Total jobs are shown monthly in the graph commencing in 2007 – prior to the Great Recession ignited by the burst of the housing bubble. Note that from the job trough in 2010 to just before the pandemic the U.S. added 23+ million jobs – and almost all of those were lost in the first 60 days of the pandemic.

Not all job Sectors were impacted equally by the pandemic nor are they recovering similarly. The total percent of jobs by SuperSector are shown in the next table (as defined by the BLS) for June 2021 and June 2022. The third column shows the percentage of jobs lost from February 2020 to the trough that year. The second to last column details the percentage of jobs in June 2022 compared to February 2020 – the month prior to the pandemic. The second table shows employment across the SuperSectors for key select dates. Every SuperSector except Government showed a new gain in jobs from May to June 2022.

Hourly wage rates were up across all SuperSectors on a year-over-year basis as shown in the next table. The greatest gain in the past 12-months was Leisure & Hospitality, up 9.1 percent following an 8.1 percent gain from June 2020 to June 2021. Despite the gains, this Sector still remains the lowest paying of all. The Information SuperSector is the highest paying at $46.23 per hour.

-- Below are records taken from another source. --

**config.mk**
```make
export PLATFORM = sky130hd
export DESIGN_NAME = nsc_check
export DESIGN_NICKNAME = d
export VERILOG_FILES = /design/src/rtl/nsc_pkg.sv /design/src/rtl/nsc_check.sv
export SDC_FILE = /design/constraint.sdc
export NUM_CORES = 1
export LEC_CHECK = 0
export BUFFER_PORTS_ARGS = -buffer_cell sky130_fd_sc_hd__buf_2
export CAP_MARGIN = 30
export CORE_ASPECT_RATIO = 0.7
export CORE_MARGIN = 2
export CORE_UTILIZATION = 25
export CTS_BUF_LIST = sky130_fd_sc_hd__clkbuf_8
export DETAILED_ROUTE_END_ITERATION = 6
export GPL_TIMING_DRIVEN = 1
export PLACE_DENSITY = 0.52
export SYNTH_ARGS = -nofsm -noshare
export SYNTH_HDL_FRONTEND = slang
export SYNTH_SLANG_ARGS = --single-unit
```
**constraint.sdc**
```tcl
create_clock -name clk -period 6 [get_ports clk]
set_clock_uncertainty 0.2 [all_clocks]
set_input_delay 0.3 -clock clk [delete_from_list [all_inputs] [get_ports clk]]
set_output_delay 0.3 -clock clk [all_outputs]
set_load 0.005 [all_outputs]
```
**src/rtl/nsc_pkg.sv**
```systemverilog
// nsc_pkg: constants and types for the namespace identifier command checker
// assumes a single 10 MHz controller clock domain
package nsc_pkg;

  // ********************************************************
  // widths
  // ********************************************************
  localparam int unsigned NAMESPACE_ID_FIELD_W  = 32;
  localparam int unsigned OPC_W   = 8;
  localparam int unsigned SEL_W   = 8;
  localparam int unsigned STAT_W  = 8;
  localparam int unsigned ADDR_W  = 8;
  localparam int unsigned DATA_W  = 32;

  // ********************************************************
  // identifier values
  // ********************************************************
  localparam logic [NAMESPACE_ID_FIELD_W-1:0] NAMESPACE_ID_FIELD_ZERO      = 32'h0000_0000;
  localparam logic [NAMESPACE_ID_FIELD_W-1:0] NAMESPACE_ID_FIELD_BROADCAST = 32'hFFFF_FFFF;

  // ********************************************************
  // opcodes
  // ********************************************************
  localparam logic [OPC_W-1:0] OPC_FLUSH     = 8'h00;
  localparam logic [OPC_W-1:0] OPC_WRITE     = 8'h01;
  localparam logic [OPC_W-1:0] OPC_READ      = 8'h02;
  localparam logic [OPC_W-1:0] OPC_WR_UNCOR  = 8'h04;
  localparam logic [OPC_W-1:0] OPC_COMPARE   = 8'h05;
  localparam logic [OPC_W-1:0] OPC_WR_ZERO   = 8'h08;
  localparam logic [OPC_W-1:0] OPC_DSET_MGMT = 8'h09;
  localparam logic [OPC_W-1:0] OPC_VERIFY    = 8'h0C;
  localparam logic [OPC_W-1:0] OPC_RSV_REG   = 8'h0D;
  localparam logic [OPC_W-1:0] OPC_RSV_RPT   = 8'h0E;
  localparam logic [OPC_W-1:0] OPC_RSV_ACQ   = 8'h11;
  localparam logic [OPC_W-1:0] OPC_RSV_REL   = 8'h15;
  localparam int unsigned      OPC_VENDOR_BIT = 7;

  // ********************************************************
  // transfer direction field, opcode bits 1:0
  // ********************************************************
  typedef enum logic [1:0] {
    NSC_DIR_NONE = 2'h0,
    NSC_DIR_H2D  = 2'h1,
    NSC_DIR_D2H  = 2'h2,
    NSC_DIR_BIDI = 2'h3
  } nsc_dir_t;

  // ********************************************************
  // identify selectors
  // ********************************************************
  localparam logic [SEL_W-1:0] SEL_NS_DATA    = 8'h00;
  localparam logic [SEL_W-1:0] SEL_ACTIVE_LST = 8'h02;
  localparam logic [SEL_W-1:0] SEL_ALLOC_LST  = 8'h10;
  localparam int unsigned      LIST_MAX       = 1024;

  // ********************************************************
  // completion status codes
  // ********************************************************
  localparam logic [STAT_W-1:0] ST_SUCCESS     = 8'h00;
  localparam logic [STAT_W-1:0] ST_INV_OPCODE  = 8'h01;
  localparam logic [STAT_W-1:0] ST_INV_FIELD   = 8'h02;
  localparam logic [STAT_W-1:0] ST_INV_NS_FMT  = 8'h0B;

  // ********************************************************
  // identifier classes
  // ********************************************************
  typedef enum logic [4:0] {
    NSC_CL_INVALID  = 5'b00001,
    NSC_CL_BCAST    = 5'b00010,
    NSC_CL_UNALLOC  = 5'b00100,
    NSC_CL_INACTIVE = 5'b01000,
    NSC_CL_ACTIVE   = 5'b10000
  } nsc_class_t;

  // ********************************************************
  // register map (word byte addresses)
  // ********************************************************
  localparam logic [ADDR_W-1:0] REG_NS_COUNT  = 8'h00;
  localparam logic [ADDR_W-1:0] REG_ALLOC_CAP = 8'h04;
  localparam logic [ADDR_W-1:0] REG_TBL_IDX   = 8'h08;
  localparam logic [ADDR_W-1:0] REG_TBL_DATA  = 8'h0C;
  localparam logic [ADDR_W-1:0] REG_STATUS    = 8'h10;
  localparam logic [ADDR_W-1:0] REG_ABORTS    = 8'h14;
  localparam logic [DATA_W-1:0] NS_COUNT_RST  = 32'h0000_0010;
  localparam logic [DATA_W-1:0] ALLOC_CAP_RST = 32'h0000_0000;
  localparam int unsigned       TBL_ALLOC_BIT = 0;
  localparam int unsigned       TBL_ATTACH_BIT = 1;

  // ********************************************************
  // list walker states
  // ********************************************************
  typedef enum logic [2:0] {
    NSC_LS_IDLE = 3'b001,
    NSC_LS_SCAN = 3'b010,
    NSC_LS_DONE = 3'b100
  } nsc_lstate_t;

endpackage

```
**src/rtl/nsc_check.sv**
```systemverilog
// nsc_check: opcode decode, identifier classification and list walker
// assumes commands arrive as one-cycle strobes from the queue fetcher
//
// Added by the designer: the strobed register port and the address map.
`timescale 1ns/1ps

module nsc_check #(
  parameter int unsigned TBL_DEPTH = 16
) (
  input  wire logic                         clk,
  input  wire logic                         sys_rst,
  input  wire logic                         cmdValid,
  input  wire logic [nsc_pkg::OPC_W-1:0]    cmdOpcode,
  input  wire logic [nsc_pkg::NAMESPACE_ID_FIELD_W-1:0]   namespaceIdField,
  input  wire logic [3:0]                   cmdQueueId,
  input  wire logic                         cmdIsIdentify,
  input  wire logic [nsc_pkg::SEL_W-1:0]    identifyStructureSelector,
  input  wire logic [nsc_pkg::NAMESPACE_ID_FIELD_W-1:0]   listStartId,
  input  wire logic                         controllerReadyFlag,
  input  wire logic                         sharedFeatures,
  output logic                              cplValid,
  output logic [nsc_pkg::STAT_W-1:0]        cplStatus,
  output logic [1:0]                        cplDirection,
  output logic                              cplDataAllowed,
  output logic                              cplBroadcast,
  output logic                              cplNsDataZero,
  output logic [4:0]                        cplClass,
  output logic                              listValid,
  output logic [nsc_pkg::NAMESPACE_ID_FIELD_W-1:0]        listId,
  output logic                              listLast,
  input  wire logic [nsc_pkg::ADDR_W-1:0]   regAddr,
  input  wire logic [nsc_pkg::DATA_W-1:0]   regWdata,
  input  wire logic                         regWr,
  input  wire logic                         regRd,
  output logic [nsc_pkg::DATA_W-1:0]        regRdata
);
  import nsc_pkg::*;

  localparam int unsigned IDX_W = $clog2(TBL_DEPTH);

  if (TBL_DEPTH < 2 || TBL_DEPTH > LIST_MAX) begin : g_depthChk
    $error("TBL_DEPTH out of range");
  end

  // ********************************************************
  // state
  // ********************************************************
  typedef struct packed {
    logic [DATA_W-1:0]    nsCount;
    logic [DATA_W-1:0]    allocCap;
    logic [IDX_W-1:0]     tblIdx;
    logic [TBL_DEPTH-1:0] allocated;
    logic [TBL_DEPTH-1:0] attached;
    logic [15:0]          abortCnt;
    logic                 cplValid;
    logic [STAT_W-1:0]    cplStatus;
    logic [1:0]           cplDirection;
    logic                 cplDataAllowed;
    logic                 cplBroadcast;
    logic                 cplNsDataZero;
    logic [4:0]           cplClass;
    nsc_lstate_t          lstate;
    logic                 listActive;
    logic [NAMESPACE_ID_FIELD_W-1:0]    scanId;
    logic [10:0]          listCnt;
    logic                 listValid;
    logic [NAMESPACE_ID_FIELD_W-1:0]    listId;
    logic                 listLast;
    logic [DATA_W-1:0]    rdata;
  } nsc_state_t;

  nsc_state_t st_r;
  nsc_state_t st_nxt;

  // ********************************************************
  // combinational decode
  // ********************************************************
  logic             opDefined;
  logic             opVendor;
  logic             bcastOk;
  logic             idValid;
  logic             idBcast;
  logic             idInTbl;
  logic [IDX_W-1:0] idIdx;
  logic             idAlloc;
  logic             idActive;
  logic [DATA_W-1:0] allocLimit;
  logic [DATA_W-1:0] allocUsed;
  logic             scanHit;
  logic             listReq;
  logic             scanEnd;
  logic [IDX_W-1:0] scanIdx;

  always_comb begin
    case (cmdOpcode)
      OPC_FLUSH, OPC_WRITE, OPC_READ, OPC_WR_UNCOR, OPC_COMPARE, OPC_WR_ZERO,
      OPC_DSET_MGMT, OPC_VERIFY, OPC_RSV_REG, OPC_RSV_RPT, OPC_RSV_ACQ,
      OPC_RSV_REL: opDefined = 1'b1;
      default:     opDefined = 1'b0;
    endcase
  end

  assign opVendor = cmdOpcode[OPC_VENDOR_BIT];
  // outside identify, only flush among the defined opcodes may carry the broadcast identifier
  assign bcastOk  = (cmdOpcode == OPC_FLUSH) && !cmdIsIdentify;
  assign idBcast  = (namespaceIdField == NAMESPACE_ID_FIELD_BROADCAST);
  assign idValid  = (namespaceIdField != NAMESPACE_ID_FIELD_ZERO) && !idBcast
                    && (namespaceIdField <= st_r.nsCount);
  assign idInTbl  = idValid && (namespaceIdField <= NAMESPACE_ID_FIELD_W'(TBL_DEPTH));
  assign idIdx    = IDX_W'(namespaceIdField - 32'd1);
  assign idAlloc  = idInTbl && st_r.allocated[idIdx];
  assign idActive = idAlloc && st_r.attached[idIdx];
  assign allocLimit = (st_r.allocCap == ALLOC_CAP_RST) ? st_r.nsCount
                                                       : st_r.allocCap;
  assign scanIdx  = IDX_W'(st_r.scanId - 32'd1);
  // a wrapped start id would alias the last entry
  assign scanEnd  = (st_r.scanId == NAMESPACE_ID_FIELD_ZERO) || (st_r.scanId > NAMESPACE_ID_FIELD_W'(TBL_DEPTH))
                    || (st_r.scanId > st_r.nsCount);
  assign scanHit  = !scanEnd && st_r.allocated[scanIdx]
                    && (!st_r.listActive || st_r.attached[scanIdx]);
  assign listReq  = cmdValid && controllerReadyFlag && cmdIsIdentify
                    && (identifyStructureSelector == SEL_ACTIVE_LST
                        || identifyStructureSelector == SEL_ALLOC_LST);

  always_comb begin
    allocUsed = '0;
    for (int i = 0; i < TBL_DEPTH; i++) begin
      allocUsed = allocUsed + DATA_W'(st_r.allocated[i]);
    end
  end

  // ********************************************************
  // next state
  // ********************************************************
  always_comb begin
    st_nxt           = st_r;
    st_nxt.cplValid  = 1'b0;
    st_nxt.listValid = 1'b0;
    st_nxt.listLast  = 1'b0;
    st_nxt.rdata     = '0;

    // command check; any queue id accepted alike
    if (cmdValid && controllerReadyFlag) begin
      st_nxt.cplValid       = 1'b1;
      st_nxt.cplDirection   = cmdOpcode[1:0];
      st_nxt.cplBroadcast   = idBcast;
      st_nxt.cplNsDataZero  = 1'b0;
      st_nxt.cplDataAllowed = 1'b0;
      if (idBcast) begin
        st_nxt.cplClass = NSC_CL_BCAST;
      end else if (!idValid) begin
        st_nxt.cplClass = NSC_CL_INVALID;
      end else if (!idAlloc) begin
        st_nxt.cplClass = NSC_CL_UNALLOC;
      end else if (!idActive) begin
        st_nxt.cplClass = NSC_CL_INACTIVE;
      end else begin
        st_nxt.cplClass = NSC_CL_ACTIVE;
      end
      if (cmdIsIdentify) begin
        st_nxt.cplDirection = NSC_DIR_D2H;
        if (identifyStructureSelector == SEL_NS_DATA) begin
          st_nxt.cplStatus      = (idValid || idBcast) ? ST_SUCCESS : ST_INV_NS_FMT;
          st_nxt.cplNsDataZero  = !idActive;
          st_nxt.cplDataAllowed = idValid;
        end else if (identifyStructureSelector == SEL_ACTIVE_LST
                     || identifyStructureSelector == SEL_ALLOC_LST) begin
          st_nxt.cplStatus      = ST_SUCCESS;
          st_nxt.cplDataAllowed = 1'b1;
          st_nxt.lstate         = NSC_LS_SCAN;
          st_nxt.listActive     = (identifyStructureSelector == SEL_ACTIVE_LST);
          st_nxt.scanId         = listStartId + 32'd1;
          st_nxt.listCnt        = '0;
        end else begin
          st_nxt.cplStatus = ST_INV_FIELD;
        end
      end else if (!opDefined && !opVendor) begin
        st_nxt.cplStatus = ST_INV_OPCODE;
      end else if (opVendor) begin
        st_nxt.cplStatus      = ST_SUCCESS;
        st_nxt.cplDataAllowed = (cmdOpcode[1:0] != NSC_DIR_NONE);
      end else if (!idValid && !(idBcast && bcastOk)) begin
        st_nxt.cplStatus = ST_INV_NS_FMT;
      end else if (idValid && !idActive) begin
        st_nxt.cplStatus = ST_INV_FIELD;
      end else begin
        st_nxt.cplStatus      = ST_SUCCESS;
        st_nxt.cplDataAllowed = (cmdOpcode[1:0] != NSC_DIR_NONE);
      end
      if (st_nxt.cplStatus != ST_SUCCESS) begin
        st_nxt.abortCnt = st_r.abortCnt + 16'd1;
      end
    end

    // list walker
    // a new list request restarts the walk, so the running step is skipped
    case (listReq ? NSC_LS_IDLE : st_r.lstate)
      NSC_LS_IDLE: begin
      end
      NSC_LS_SCAN: begin
        if (scanEnd || st_r.listCnt == 11'(LIST_MAX)) begin
          st_nxt.lstate   = NSC_LS_DONE;
        end else begin
          st_nxt.scanId = st_r.scanId + 32'd1;
          if (scanHit) begin
            st_nxt.listValid = 1'b1;
            st_nxt.listId    = st_r.scanId;
            st_nxt.listCnt   = st_r.listCnt + 11'd1;
          end
        end
      end
      NSC_LS_DONE: begin
        st_nxt.listLast = 1'b1;
        st_nxt.lstate   = NSC_LS_IDLE;
      end
      default: st_nxt.lstate = NSC_LS_IDLE;
    endcase

    // register port
    if (regWr) begin
      case (regAddr)
        REG_NS_COUNT:  st_nxt.nsCount  = regWdata;
        REG_ALLOC_CAP: st_nxt.allocCap = regWdata;
        REG_TBL_IDX:   st_nxt.tblIdx   = IDX_W'(regWdata);
        REG_TBL_DATA: begin
          // refuse a new allocation beyond the cap
          if (!regWdata[TBL_ALLOC_BIT] || st_r.allocated[st_r.tblIdx]
              || allocUsed < allocLimit) begin
            st_nxt.allocated[st_r.tblIdx] = regWdata[TBL_ALLOC_BIT];
            st_nxt.attached[st_r.tblIdx]  = regWdata[TBL_ALLOC_BIT]
                                            & regWdata[TBL_ATTACH_BIT];
          end
        end
        default: ;
      endcase
    end
    if (regRd) begin
      case (regAddr)
        REG_NS_COUNT:  st_nxt.rdata = st_r.nsCount;
        REG_ALLOC_CAP: st_nxt.rdata = st_r.allocCap;
        REG_TBL_IDX:   st_nxt.rdata = DATA_W'(st_r.tblIdx);
        REG_TBL_DATA:  st_nxt.rdata = {30'h0, st_r.attached[st_r.tblIdx],
                                       st_r.allocated[st_r.tblIdx]};
        REG_STATUS:    st_nxt.rdata = {allocUsed[15:0], 12'h0, st_r.lstate,
                                       sharedFeatures};
        REG_ABORTS:    st_nxt.rdata = {16'h0, st_r.abortCnt};
        default:       st_nxt.rdata = '0;
      endcase
    end
  end

  // ********************************************************
  // registers
  // ********************************************************
  always_ff @(posedge clk) begin
    if (sys_rst) begin
      st_r          <= '0;
      st_r.nsCount  <= NS_COUNT_RST;
      st_r.allocCap <= ALLOC_CAP_RST;
      st_r.lstate   <= NSC_LS_IDLE;
    end else begin
      st_r <= st_nxt;
    end
  end

  assign cplValid       = st_r.cplValid;
  assign cplStatus      = st_r.cplStatus;
  assign cplDirection   = st_r.cplDirection;
  assign cplDataAllowed = st_r.cplDataAllowed;
  assign cplBroadcast   = st_r.cplBroadcast;
  assign cplNsDataZero  = st_r.cplNsDataZero;
  assign cplClass       = st_r.cplClass;
  assign listValid      = st_r.listValid;
  assign listId         = st_r.listId;
  assign listLast       = st_r.listLast;
  assign regRdata       = st_r.rdata;

endmodule

```
==> results of run 1 <==
-- where the power goes --
| part | leakage, nW | switching, mW | internal, mW |
|---|---|---|---|
| Combinational | 4.12 | 0.161 | 0.123 |
| Clock | 0.463 | 0.757 | 0.808 |
| Sequential | 1.95 | 0.00342 | 1.61 |
| Total | 6.53 | 0.922 | 2.54 |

Unemployment rates are detailed for Educational Attainment and Demographic Cohorts in the next table. Those with a Bachelor’s Degree had a miniscule unemployment rate of 2.1 percent compared to 5.8 percent among the group not attaining a High School Diploma.

Unemployment rates across Occupations and by Industry & Worker Class are detailed in the next two tables. These data are only reported on an unadjusted basis (not-seasonally adjusted) and thus can only be compared year-over-year on an apples-to-apples basis. In the second table note that the Mining, Quarrying, and Oil & Gas Extraction group had the largest year-over-year decline in unemployment, plunging from 10.3 percent in June 2021 (the highest) to 1.6 percent in June 2022 (the lowest). West Texas Intermediate (WTI) Crude Oil Prices rose from an average $71.38 per gallon in June 2021 to $114.84 in June 2022.

The hardest-hit SuperSector at the onset of the pandemic was Leisure and Hospitality. After losing one-half of all jobs in March and April 2020, the Sector has come back, but still not to the 2019 level, short 1.318 million positions. Until just two months ago, consensus was total recovery in this Sector was years in the future. CBRE’s June 2022 forecast for U.S. hotels, however, now calls for Revenue Per Available Room (RevPAR) to get back to the 2019 $184 daily average by December this year.

The Manufacturing SuperSector added 29,000 jobs in June 2022 and makes up 8.4 percent of all U.S. jobs. Manufacturing is just 12,000 jobs shy of the number in February 2020 – the month prior to the pandemic.

All-up, the June 2022 jobs report from the BLS was very strong. Focus, though, must be kept on inflation and shrinking consumer confidence. The Conference Board’s Consumer Confidence Index® decreased for the second month in a row to the lowest level since February 2021. The Conference Board’s Expectations Index -- a look forward based on consumers’ short-term outlook for income, business, and labor market conditions -- plunged to lowest level since March 2013, raising concerns that a recession and job losses are on the horizon.